*What you are asked to do:*
For the data below, work out the number of lines containing the string "pipe" and answer with that number only.

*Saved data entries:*
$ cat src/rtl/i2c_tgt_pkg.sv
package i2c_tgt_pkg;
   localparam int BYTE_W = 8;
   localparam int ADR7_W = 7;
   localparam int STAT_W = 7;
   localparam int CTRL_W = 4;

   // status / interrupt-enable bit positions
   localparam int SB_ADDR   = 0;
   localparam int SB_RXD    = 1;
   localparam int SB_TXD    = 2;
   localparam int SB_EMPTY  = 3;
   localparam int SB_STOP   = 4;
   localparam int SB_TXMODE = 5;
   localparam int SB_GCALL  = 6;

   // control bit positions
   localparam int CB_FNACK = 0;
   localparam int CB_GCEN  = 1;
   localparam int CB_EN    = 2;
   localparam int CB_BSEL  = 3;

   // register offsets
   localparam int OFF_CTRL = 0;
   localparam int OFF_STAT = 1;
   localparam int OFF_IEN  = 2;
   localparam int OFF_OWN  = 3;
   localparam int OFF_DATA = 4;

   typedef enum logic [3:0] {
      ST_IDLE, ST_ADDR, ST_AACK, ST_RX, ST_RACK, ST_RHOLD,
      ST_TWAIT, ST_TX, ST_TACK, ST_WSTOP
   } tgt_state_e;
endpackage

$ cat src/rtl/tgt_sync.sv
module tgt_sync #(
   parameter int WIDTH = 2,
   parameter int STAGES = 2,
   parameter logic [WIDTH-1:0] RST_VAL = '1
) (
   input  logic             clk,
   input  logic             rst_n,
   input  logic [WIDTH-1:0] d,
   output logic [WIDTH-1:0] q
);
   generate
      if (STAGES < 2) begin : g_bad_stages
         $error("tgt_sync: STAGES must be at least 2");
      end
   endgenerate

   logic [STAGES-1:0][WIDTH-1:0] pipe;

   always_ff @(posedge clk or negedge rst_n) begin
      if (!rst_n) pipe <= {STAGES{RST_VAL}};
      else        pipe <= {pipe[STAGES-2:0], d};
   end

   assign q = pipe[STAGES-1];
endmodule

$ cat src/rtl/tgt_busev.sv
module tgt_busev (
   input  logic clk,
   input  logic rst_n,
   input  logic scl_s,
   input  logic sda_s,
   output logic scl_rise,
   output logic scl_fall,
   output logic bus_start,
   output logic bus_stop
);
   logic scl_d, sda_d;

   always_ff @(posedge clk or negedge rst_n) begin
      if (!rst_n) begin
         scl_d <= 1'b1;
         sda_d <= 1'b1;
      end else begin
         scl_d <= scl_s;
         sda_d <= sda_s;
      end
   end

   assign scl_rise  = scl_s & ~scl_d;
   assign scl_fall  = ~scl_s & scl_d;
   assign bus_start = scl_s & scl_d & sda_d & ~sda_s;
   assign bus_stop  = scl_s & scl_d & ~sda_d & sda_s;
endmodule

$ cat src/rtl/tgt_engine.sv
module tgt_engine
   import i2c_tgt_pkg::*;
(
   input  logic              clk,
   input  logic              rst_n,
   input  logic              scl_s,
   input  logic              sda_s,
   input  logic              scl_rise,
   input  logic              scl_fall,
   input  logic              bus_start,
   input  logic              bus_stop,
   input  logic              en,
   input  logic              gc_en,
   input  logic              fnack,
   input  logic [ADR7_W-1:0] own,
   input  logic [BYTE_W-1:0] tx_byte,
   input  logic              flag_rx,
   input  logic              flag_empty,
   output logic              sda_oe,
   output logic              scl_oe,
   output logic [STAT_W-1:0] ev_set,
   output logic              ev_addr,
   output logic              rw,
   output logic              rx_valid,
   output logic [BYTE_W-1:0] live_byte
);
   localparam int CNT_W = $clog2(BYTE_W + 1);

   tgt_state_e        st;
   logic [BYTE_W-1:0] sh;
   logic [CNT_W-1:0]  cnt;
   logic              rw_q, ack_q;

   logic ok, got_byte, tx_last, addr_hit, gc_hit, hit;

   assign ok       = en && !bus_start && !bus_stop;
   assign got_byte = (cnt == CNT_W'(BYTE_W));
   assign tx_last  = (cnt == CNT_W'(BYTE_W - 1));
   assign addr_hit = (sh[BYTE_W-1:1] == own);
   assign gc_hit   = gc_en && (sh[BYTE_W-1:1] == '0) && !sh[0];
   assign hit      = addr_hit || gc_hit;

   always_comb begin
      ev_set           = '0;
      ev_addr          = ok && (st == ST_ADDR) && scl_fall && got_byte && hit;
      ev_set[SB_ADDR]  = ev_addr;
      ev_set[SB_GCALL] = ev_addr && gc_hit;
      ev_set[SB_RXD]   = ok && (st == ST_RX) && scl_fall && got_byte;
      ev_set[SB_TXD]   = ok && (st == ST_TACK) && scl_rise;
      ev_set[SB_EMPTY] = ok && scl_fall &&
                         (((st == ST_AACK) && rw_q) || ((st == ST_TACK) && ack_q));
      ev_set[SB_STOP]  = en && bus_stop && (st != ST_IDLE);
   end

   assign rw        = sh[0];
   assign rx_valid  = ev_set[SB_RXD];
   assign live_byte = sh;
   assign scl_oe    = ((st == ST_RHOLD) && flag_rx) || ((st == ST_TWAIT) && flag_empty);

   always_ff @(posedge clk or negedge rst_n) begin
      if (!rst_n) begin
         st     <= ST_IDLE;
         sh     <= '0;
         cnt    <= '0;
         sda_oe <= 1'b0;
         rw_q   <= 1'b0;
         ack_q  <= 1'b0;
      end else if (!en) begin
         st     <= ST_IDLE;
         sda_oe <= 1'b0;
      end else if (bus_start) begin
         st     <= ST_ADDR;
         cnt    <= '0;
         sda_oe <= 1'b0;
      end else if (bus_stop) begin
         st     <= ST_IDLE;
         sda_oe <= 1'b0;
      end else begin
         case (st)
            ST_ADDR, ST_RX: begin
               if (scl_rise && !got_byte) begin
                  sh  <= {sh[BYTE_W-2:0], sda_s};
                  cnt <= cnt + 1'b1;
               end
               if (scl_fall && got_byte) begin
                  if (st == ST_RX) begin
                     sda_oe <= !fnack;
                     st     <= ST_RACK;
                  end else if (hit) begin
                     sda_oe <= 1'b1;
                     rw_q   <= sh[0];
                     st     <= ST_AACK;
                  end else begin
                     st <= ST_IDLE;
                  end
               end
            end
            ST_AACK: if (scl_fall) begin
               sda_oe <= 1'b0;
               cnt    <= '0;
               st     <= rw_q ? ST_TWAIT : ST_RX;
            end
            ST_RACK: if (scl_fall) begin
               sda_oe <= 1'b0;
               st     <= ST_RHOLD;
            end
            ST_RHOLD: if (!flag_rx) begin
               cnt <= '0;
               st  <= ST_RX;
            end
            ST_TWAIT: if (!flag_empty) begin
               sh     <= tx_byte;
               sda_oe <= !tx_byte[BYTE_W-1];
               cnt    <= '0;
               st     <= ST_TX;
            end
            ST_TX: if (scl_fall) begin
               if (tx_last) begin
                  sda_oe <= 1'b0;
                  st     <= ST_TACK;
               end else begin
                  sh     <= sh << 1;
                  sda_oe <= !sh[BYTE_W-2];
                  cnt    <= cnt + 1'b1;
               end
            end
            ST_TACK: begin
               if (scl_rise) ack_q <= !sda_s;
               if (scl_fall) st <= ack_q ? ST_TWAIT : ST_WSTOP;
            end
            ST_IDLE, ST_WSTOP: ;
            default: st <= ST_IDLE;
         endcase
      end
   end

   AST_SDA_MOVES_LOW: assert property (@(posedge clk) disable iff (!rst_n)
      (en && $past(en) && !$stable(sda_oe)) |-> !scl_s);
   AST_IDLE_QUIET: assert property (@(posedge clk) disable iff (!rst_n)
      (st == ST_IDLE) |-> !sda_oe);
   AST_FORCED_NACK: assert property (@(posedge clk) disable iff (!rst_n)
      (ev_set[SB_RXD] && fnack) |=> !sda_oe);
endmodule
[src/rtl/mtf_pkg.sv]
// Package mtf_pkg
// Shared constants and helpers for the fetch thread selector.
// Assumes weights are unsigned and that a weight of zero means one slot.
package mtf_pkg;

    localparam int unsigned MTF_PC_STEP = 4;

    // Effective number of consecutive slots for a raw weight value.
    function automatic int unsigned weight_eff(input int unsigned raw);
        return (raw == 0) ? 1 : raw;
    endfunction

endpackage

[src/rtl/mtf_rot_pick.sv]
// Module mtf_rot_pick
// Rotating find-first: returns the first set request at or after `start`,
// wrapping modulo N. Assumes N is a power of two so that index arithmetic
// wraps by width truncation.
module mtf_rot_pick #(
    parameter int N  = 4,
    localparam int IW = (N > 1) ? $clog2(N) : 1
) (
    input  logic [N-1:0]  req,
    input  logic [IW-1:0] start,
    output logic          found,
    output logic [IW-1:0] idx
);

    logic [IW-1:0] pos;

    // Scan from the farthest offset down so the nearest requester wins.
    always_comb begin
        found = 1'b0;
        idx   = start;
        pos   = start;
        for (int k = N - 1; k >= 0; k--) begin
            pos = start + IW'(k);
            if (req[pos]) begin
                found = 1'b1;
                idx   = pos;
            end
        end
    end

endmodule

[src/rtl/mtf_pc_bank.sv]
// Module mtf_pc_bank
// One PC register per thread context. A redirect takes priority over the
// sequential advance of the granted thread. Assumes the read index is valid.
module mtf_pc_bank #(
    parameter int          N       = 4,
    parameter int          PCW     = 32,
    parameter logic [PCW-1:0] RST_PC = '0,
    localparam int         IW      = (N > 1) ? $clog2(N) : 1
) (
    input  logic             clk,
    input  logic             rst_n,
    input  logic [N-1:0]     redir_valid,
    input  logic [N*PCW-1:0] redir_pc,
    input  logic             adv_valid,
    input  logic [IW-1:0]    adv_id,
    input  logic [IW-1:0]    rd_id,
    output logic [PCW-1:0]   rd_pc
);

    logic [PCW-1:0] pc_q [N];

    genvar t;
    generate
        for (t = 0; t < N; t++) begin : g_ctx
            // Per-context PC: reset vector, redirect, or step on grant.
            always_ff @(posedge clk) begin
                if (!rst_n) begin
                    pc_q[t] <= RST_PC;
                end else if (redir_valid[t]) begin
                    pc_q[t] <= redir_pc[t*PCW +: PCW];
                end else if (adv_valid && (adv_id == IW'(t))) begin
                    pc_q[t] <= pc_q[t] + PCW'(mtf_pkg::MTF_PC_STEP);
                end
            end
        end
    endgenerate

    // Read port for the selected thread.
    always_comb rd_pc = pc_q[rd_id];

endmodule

---

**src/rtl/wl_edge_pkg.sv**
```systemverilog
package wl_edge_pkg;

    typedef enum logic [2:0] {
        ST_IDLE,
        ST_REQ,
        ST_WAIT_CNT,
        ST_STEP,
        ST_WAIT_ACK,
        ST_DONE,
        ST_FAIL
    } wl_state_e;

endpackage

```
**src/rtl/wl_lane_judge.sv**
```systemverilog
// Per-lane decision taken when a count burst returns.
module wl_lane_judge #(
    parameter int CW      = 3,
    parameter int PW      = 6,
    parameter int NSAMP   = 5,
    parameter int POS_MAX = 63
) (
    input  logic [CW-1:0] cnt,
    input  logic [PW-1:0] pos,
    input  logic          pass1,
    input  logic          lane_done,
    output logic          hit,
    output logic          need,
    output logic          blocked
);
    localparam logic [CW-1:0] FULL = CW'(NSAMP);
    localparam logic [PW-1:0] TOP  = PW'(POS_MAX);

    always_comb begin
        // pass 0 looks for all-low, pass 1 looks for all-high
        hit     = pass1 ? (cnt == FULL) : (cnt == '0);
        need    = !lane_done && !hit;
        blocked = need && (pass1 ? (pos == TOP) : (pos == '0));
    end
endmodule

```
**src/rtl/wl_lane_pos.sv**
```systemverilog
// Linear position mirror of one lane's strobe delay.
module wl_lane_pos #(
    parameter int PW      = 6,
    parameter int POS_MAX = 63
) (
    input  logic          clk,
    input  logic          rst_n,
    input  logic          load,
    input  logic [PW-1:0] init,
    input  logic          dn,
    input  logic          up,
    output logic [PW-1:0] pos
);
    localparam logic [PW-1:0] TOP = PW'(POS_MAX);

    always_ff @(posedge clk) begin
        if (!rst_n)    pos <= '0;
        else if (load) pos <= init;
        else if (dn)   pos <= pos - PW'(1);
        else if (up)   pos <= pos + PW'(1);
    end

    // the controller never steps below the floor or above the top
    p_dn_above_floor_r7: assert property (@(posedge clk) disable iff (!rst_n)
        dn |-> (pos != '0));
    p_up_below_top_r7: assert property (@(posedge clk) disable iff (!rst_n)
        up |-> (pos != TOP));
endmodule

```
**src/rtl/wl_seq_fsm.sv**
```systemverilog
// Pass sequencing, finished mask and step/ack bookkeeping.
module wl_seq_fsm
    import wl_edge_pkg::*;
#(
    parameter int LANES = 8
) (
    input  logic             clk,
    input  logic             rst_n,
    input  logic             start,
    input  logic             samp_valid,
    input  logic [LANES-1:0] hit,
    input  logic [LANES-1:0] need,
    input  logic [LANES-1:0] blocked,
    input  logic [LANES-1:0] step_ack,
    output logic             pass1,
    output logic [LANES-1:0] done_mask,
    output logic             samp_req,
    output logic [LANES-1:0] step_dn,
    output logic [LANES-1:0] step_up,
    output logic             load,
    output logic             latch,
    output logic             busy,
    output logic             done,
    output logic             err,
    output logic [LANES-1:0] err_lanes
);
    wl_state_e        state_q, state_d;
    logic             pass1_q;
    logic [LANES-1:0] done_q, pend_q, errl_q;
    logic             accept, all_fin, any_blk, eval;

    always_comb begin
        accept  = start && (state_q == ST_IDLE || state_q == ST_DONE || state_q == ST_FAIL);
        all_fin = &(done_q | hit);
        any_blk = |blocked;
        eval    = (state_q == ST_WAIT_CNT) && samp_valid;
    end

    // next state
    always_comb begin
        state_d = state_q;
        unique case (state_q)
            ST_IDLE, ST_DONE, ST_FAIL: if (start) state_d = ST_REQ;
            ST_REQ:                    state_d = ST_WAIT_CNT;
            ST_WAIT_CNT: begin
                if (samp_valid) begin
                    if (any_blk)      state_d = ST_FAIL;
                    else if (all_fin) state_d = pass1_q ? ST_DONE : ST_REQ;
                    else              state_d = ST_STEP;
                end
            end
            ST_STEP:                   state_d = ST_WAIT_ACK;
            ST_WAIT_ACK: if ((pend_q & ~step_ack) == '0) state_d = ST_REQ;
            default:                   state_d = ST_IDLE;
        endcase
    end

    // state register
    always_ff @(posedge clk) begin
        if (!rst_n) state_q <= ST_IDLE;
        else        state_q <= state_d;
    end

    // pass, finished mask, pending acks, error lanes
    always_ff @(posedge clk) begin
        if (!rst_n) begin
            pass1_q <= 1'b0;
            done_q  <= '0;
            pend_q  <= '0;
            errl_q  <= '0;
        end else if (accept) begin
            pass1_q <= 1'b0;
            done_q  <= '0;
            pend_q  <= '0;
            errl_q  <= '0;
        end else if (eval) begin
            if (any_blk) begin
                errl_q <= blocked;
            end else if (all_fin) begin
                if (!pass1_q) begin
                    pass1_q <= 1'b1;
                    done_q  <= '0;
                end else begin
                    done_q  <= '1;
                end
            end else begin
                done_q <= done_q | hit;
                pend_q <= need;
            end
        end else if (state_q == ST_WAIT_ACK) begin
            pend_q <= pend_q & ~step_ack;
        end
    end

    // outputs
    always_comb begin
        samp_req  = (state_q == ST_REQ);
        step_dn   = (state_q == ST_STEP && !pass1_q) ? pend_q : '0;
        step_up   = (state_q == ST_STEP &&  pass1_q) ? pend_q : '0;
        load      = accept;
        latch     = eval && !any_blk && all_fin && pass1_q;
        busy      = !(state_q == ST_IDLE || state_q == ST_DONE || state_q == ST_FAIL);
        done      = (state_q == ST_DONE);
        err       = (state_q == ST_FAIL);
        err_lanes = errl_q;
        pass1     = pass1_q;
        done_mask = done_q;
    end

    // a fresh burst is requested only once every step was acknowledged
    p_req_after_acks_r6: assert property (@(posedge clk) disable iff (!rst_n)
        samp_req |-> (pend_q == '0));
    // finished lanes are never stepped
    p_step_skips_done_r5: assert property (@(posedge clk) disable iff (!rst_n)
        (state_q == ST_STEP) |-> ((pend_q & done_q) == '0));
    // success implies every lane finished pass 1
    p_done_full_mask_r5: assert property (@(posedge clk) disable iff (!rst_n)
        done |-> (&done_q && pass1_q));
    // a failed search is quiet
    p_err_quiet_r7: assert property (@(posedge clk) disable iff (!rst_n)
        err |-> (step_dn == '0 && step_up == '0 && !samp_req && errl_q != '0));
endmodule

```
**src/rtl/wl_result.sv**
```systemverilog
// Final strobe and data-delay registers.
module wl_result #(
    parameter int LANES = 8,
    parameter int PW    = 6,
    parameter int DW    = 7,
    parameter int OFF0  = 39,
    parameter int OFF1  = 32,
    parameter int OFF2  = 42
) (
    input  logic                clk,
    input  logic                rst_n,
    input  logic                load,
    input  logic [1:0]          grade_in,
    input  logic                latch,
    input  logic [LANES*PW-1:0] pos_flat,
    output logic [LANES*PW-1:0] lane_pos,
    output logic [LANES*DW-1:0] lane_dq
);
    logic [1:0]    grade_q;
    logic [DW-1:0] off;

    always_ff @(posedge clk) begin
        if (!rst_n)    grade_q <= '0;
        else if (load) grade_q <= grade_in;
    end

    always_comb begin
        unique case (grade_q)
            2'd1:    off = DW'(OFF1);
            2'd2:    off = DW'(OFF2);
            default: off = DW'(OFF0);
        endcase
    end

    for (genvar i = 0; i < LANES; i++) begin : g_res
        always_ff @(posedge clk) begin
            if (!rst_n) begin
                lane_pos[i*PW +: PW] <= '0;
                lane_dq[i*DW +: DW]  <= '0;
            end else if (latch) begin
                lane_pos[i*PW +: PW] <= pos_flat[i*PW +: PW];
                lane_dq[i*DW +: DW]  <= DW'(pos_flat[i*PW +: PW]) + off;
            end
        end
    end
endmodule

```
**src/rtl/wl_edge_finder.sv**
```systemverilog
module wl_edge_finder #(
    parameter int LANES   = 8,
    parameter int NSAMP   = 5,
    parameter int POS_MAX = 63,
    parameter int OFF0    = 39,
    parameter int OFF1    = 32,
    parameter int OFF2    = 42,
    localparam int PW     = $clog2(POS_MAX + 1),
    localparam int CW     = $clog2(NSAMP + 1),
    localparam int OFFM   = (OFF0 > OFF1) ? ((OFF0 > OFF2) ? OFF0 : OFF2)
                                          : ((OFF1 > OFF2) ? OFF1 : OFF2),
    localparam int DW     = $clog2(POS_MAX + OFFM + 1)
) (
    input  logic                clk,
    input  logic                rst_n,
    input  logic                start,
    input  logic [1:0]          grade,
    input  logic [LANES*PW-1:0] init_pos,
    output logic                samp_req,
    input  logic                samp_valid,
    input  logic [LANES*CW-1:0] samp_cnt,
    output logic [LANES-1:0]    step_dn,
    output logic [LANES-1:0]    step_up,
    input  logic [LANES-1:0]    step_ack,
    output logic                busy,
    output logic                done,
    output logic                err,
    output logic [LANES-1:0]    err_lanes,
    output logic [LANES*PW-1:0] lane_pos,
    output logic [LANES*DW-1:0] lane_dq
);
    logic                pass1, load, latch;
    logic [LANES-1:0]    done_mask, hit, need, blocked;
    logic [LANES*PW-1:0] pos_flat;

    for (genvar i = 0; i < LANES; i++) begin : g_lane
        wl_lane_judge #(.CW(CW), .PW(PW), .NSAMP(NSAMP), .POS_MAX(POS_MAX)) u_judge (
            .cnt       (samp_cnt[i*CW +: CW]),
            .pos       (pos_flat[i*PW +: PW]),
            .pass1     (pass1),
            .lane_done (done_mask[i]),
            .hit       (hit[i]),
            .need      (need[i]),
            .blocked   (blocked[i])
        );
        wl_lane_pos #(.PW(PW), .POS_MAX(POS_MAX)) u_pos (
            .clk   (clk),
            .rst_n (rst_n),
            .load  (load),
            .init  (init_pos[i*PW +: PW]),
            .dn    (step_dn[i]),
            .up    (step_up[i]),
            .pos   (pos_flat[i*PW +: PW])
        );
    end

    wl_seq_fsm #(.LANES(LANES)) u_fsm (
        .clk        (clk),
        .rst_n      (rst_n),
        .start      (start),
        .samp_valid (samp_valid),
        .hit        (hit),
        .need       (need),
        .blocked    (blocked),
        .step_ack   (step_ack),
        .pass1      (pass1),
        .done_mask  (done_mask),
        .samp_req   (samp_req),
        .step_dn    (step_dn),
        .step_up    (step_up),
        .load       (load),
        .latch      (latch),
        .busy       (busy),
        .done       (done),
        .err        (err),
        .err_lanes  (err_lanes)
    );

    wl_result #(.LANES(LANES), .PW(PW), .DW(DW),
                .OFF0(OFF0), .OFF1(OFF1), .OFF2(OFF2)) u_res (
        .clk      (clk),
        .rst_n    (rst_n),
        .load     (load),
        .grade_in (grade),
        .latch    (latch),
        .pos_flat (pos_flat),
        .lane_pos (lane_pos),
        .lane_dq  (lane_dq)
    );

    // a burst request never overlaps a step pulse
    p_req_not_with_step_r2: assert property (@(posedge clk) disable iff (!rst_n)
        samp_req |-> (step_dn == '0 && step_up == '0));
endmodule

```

*Answer to the problem:*
4